_Collected data_
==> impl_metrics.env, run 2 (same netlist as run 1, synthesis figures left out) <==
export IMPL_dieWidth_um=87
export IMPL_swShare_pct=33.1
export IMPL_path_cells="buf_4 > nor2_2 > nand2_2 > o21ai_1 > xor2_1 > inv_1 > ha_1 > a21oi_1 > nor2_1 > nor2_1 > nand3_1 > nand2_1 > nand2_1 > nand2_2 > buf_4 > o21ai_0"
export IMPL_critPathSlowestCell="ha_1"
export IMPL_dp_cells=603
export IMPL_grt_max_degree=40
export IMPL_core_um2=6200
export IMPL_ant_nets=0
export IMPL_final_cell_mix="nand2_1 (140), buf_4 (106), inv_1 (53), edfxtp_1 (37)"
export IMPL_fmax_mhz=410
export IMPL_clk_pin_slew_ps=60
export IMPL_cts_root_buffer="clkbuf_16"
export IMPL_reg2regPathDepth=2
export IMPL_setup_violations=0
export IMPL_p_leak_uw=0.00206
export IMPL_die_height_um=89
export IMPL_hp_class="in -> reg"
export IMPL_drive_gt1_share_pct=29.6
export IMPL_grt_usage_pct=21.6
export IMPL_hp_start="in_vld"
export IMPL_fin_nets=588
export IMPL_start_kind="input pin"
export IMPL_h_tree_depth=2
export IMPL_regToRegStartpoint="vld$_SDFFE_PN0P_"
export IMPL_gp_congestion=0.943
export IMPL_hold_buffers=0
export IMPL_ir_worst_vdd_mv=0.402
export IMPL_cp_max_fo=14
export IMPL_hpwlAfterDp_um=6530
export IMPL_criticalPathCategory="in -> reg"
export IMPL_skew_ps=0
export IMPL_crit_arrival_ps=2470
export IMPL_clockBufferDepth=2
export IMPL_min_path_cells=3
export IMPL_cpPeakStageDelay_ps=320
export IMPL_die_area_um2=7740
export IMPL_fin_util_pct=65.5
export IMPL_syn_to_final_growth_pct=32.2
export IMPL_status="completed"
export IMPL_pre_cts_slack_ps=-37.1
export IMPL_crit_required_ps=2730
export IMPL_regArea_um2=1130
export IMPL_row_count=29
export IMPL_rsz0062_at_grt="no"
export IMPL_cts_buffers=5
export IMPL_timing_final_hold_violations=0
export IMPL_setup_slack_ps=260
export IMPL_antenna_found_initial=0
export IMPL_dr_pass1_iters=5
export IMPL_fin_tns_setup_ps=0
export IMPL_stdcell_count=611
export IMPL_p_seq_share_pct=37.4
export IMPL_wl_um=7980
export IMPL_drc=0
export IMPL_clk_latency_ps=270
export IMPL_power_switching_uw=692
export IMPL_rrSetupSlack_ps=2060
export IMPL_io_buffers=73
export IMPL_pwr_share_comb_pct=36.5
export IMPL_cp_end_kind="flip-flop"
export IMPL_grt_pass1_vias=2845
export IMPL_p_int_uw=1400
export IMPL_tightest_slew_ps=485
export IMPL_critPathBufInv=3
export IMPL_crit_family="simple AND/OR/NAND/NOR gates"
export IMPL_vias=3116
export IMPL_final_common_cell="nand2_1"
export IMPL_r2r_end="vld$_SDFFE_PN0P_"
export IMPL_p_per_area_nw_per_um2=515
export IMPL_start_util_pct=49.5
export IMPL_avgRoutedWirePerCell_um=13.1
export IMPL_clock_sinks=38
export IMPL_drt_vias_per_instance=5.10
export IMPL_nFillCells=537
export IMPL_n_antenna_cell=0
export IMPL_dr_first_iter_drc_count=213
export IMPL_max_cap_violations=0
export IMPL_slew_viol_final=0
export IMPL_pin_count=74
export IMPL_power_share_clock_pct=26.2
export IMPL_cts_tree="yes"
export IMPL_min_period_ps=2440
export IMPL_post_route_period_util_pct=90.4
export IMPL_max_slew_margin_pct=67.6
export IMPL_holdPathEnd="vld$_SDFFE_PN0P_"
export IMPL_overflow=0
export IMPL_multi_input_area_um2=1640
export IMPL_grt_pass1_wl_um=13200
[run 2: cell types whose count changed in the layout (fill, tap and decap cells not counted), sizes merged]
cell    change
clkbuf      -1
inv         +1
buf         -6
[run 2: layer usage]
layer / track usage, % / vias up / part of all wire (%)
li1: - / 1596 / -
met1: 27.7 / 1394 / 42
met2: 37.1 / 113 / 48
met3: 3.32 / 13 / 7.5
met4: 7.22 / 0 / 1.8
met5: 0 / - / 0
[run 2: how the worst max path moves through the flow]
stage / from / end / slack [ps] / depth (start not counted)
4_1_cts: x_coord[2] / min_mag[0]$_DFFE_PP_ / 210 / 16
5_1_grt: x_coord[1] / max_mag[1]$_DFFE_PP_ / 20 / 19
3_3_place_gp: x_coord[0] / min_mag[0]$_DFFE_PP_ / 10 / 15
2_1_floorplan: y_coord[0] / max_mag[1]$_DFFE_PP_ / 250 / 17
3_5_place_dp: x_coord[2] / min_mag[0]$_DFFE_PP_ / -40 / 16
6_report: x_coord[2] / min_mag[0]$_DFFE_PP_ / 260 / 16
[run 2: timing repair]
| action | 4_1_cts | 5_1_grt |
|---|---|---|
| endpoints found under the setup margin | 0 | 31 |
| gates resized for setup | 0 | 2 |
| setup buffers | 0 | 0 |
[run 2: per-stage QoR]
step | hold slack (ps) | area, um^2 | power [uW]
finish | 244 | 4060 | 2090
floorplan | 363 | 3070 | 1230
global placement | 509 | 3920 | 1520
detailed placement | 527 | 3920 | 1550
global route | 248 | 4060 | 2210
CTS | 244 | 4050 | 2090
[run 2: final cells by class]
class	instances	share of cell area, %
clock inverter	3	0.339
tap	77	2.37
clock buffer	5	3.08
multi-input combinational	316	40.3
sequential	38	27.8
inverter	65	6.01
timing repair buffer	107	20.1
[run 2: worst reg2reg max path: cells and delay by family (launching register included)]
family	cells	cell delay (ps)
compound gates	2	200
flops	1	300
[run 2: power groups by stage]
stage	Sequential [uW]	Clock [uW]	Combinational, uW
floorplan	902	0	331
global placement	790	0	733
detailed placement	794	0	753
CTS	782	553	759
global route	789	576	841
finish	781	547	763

_Exercise details_
Reproduce the entries above exactly, every line included.

_Task solution_
==> impl_metrics.env, run 2 (same netlist as run 1, synthesis figures left out) <==
export IMPL_dieWidth_um=87
export IMPL_swShare_pct=33.1
export IMPL_path_cells="buf_4 > nor2_2 > nand2_2 > o21ai_1 > xor2_1 > inv_1 > ha_1 > a21oi_1 > nor2_1 > nor2_1 > nand3_1 > nand2_1 > nand2_1 > nand2_2 > buf_4 > o21ai_0"
export IMPL_critPathSlowestCell="ha_1"
export IMPL_dp_cells=603
export IMPL_grt_max_degree=40
export IMPL_core_um2=6200
export IMPL_ant_nets=0
export IMPL_final_cell_mix="nand2_1 (140), buf_4 (106), inv_1 (53), edfxtp_1 (37)"
export IMPL_fmax_mhz=410
export IMPL_clk_pin_slew_ps=60
export IMPL_cts_root_buffer="clkbuf_16"
export IMPL_reg2regPathDepth=2
export IMPL_setup_violations=0
export IMPL_p_leak_uw=0.00206
export IMPL_die_height_um=89
export IMPL_hp_class="in -> reg"
export IMPL_drive_gt1_share_pct=29.6
export IMPL_grt_usage_pct=21.6
export IMPL_hp_start="in_vld"
export IMPL_fin_nets=588
export IMPL_start_kind="input pin"
export IMPL_h_tree_depth=2
export IMPL_regToRegStartpoint="vld$_SDFFE_PN0P_"
export IMPL_gp_congestion=0.943
export IMPL_hold_buffers=0
export IMPL_ir_worst_vdd_mv=0.402
export IMPL_cp_max_fo=14
export IMPL_hpwlAfterDp_um=6530
export IMPL_criticalPathCategory="in -> reg"
export IMPL_skew_ps=0
export IMPL_crit_arrival_ps=2470
export IMPL_clockBufferDepth=2
export IMPL_min_path_cells=3
export IMPL_cpPeakStageDelay_ps=320
export IMPL_die_area_um2=7740
export IMPL_fin_util_pct=65.5
export IMPL_syn_to_final_growth_pct=32.2
export IMPL_status="completed"
export IMPL_pre_cts_slack_ps=-37.1
export IMPL_crit_required_ps=2730
export IMPL_regArea_um2=1130
export IMPL_row_count=29
export IMPL_rsz0062_at_grt="no"
export IMPL_cts_buffers=5
export IMPL_timing_final_hold_violations=0
export IMPL_setup_slack_ps=260
export IMPL_antenna_found_initial=0
export IMPL_dr_pass1_iters=5
export IMPL_fin_tns_setup_ps=0
export IMPL_stdcell_count=611
export IMPL_p_seq_share_pct=37.4
export IMPL_wl_um=7980
export IMPL_drc=0
export IMPL_clk_latency_ps=270
export IMPL_power_switching_uw=692
export IMPL_rrSetupSlack_ps=2060
export IMPL_io_buffers=73
export IMPL_pwr_share_comb_pct=36.5
export IMPL_cp_end_kind="flip-flop"
export IMPL_grt_pass1_vias=2845
export IMPL_p_int_uw=1400
export IMPL_tightest_slew_ps=485
export IMPL_critPathBufInv=3
export IMPL_crit_family="simple AND/OR/NAND/NOR gates"
export IMPL_vias=3116
export IMPL_final_common_cell="nand2_1"
export IMPL_r2r_end="vld$_SDFFE_PN0P_"
export IMPL_p_per_area_nw_per_um2=515
export IMPL_start_util_pct=49.5
export IMPL_avgRoutedWirePerCell_um=13.1
export IMPL_clock_sinks=38
export IMPL_drt_vias_per_instance=5.10
export IMPL_nFillCells=537
export IMPL_n_antenna_cell=0
export IMPL_dr_first_iter_drc_count=213
export IMPL_max_cap_violations=0
export IMPL_slew_viol_final=0
export IMPL_pin_count=74
export IMPL_power_share_clock_pct=26.2
export IMPL_cts_tree="yes"
export IMPL_min_period_ps=2440
export IMPL_post_route_period_util_pct=90.4
export IMPL_max_slew_margin_pct=67.6
export IMPL_holdPathEnd="vld$_SDFFE_PN0P_"
export IMPL_overflow=0
export IMPL_multi_input_area_um2=1640
export IMPL_grt_pass1_wl_um=13200
[run 2: cell types whose count changed in the layout (fill, tap and decap cells not counted), sizes merged]
cell    change
clkbuf      -1
inv         +1
buf         -6
[run 2: layer usage]
layer / track usage, % / vias up / part of all wire (%)
li1: - / 1596 / -
met1: 27.7 / 1394 / 42
met2: 37.1 / 113 / 48
met3: 3.32 / 13 / 7.5
met4: 7.22 / 0 / 1.8
met5: 0 / - / 0
[run 2: how the worst max path moves through the flow]
stage / from / end / slack [ps] / depth (start not counted)
4_1_cts: x_coord[2] / min_mag[0]$_DFFE_PP_ / 210 / 16
5_1_grt: x_coord[1] / max_mag[1]$_DFFE_PP_ / 20 / 19
3_3_place_gp: x_coord[0] / min_mag[0]$_DFFE_PP_ / 10 / 15
2_1_floorplan: y_coord[0] / max_mag[1]$_DFFE_PP_ / 250 / 17
3_5_place_dp: x_coord[2] / min_mag[0]$_DFFE_PP_ / -40 / 16
6_report: x_coord[2] / min_mag[0]$_DFFE_PP_ / 260 / 16
[run 2: timing repair]
| action | 4_1_cts | 5_1_grt |
|---|---|---|
| endpoints found under the setup margin | 0 | 31 |
| gates resized for setup | 0 | 2 |
| setup buffers | 0 | 0 |
[run 2: per-stage QoR]
step | hold slack (ps) | area, um^2 | power [uW]
finish | 244 | 4060 | 2090
floorplan | 363 | 3070 | 1230
global placement | 509 | 3920 | 1520
detailed placement | 527 | 3920 | 1550
global route | 248 | 4060 | 2210
CTS | 244 | 4050 | 2090
[run 2: final cells by class]
class	instances	share of cell area, %
clock inverter	3	0.339
tap	77	2.37
clock buffer	5	3.08
multi-input combinational	316	40.3
sequential	38	27.8
inverter	65	6.01
timing repair buffer	107	20.1
[run 2: worst reg2reg max path: cells and delay by family (launching register included)]
family	cells	cell delay (ps)
compound gates	2	200
flops	1	300
[run 2: power groups by stage]
stage	Sequential [uW]	Clock [uW]	Combinational, uW
floorplan	902	0	331
global placement	790	0	733
detailed placement	794	0	753
CTS	782	553	759
global route	789	576	841
finish	781	547	763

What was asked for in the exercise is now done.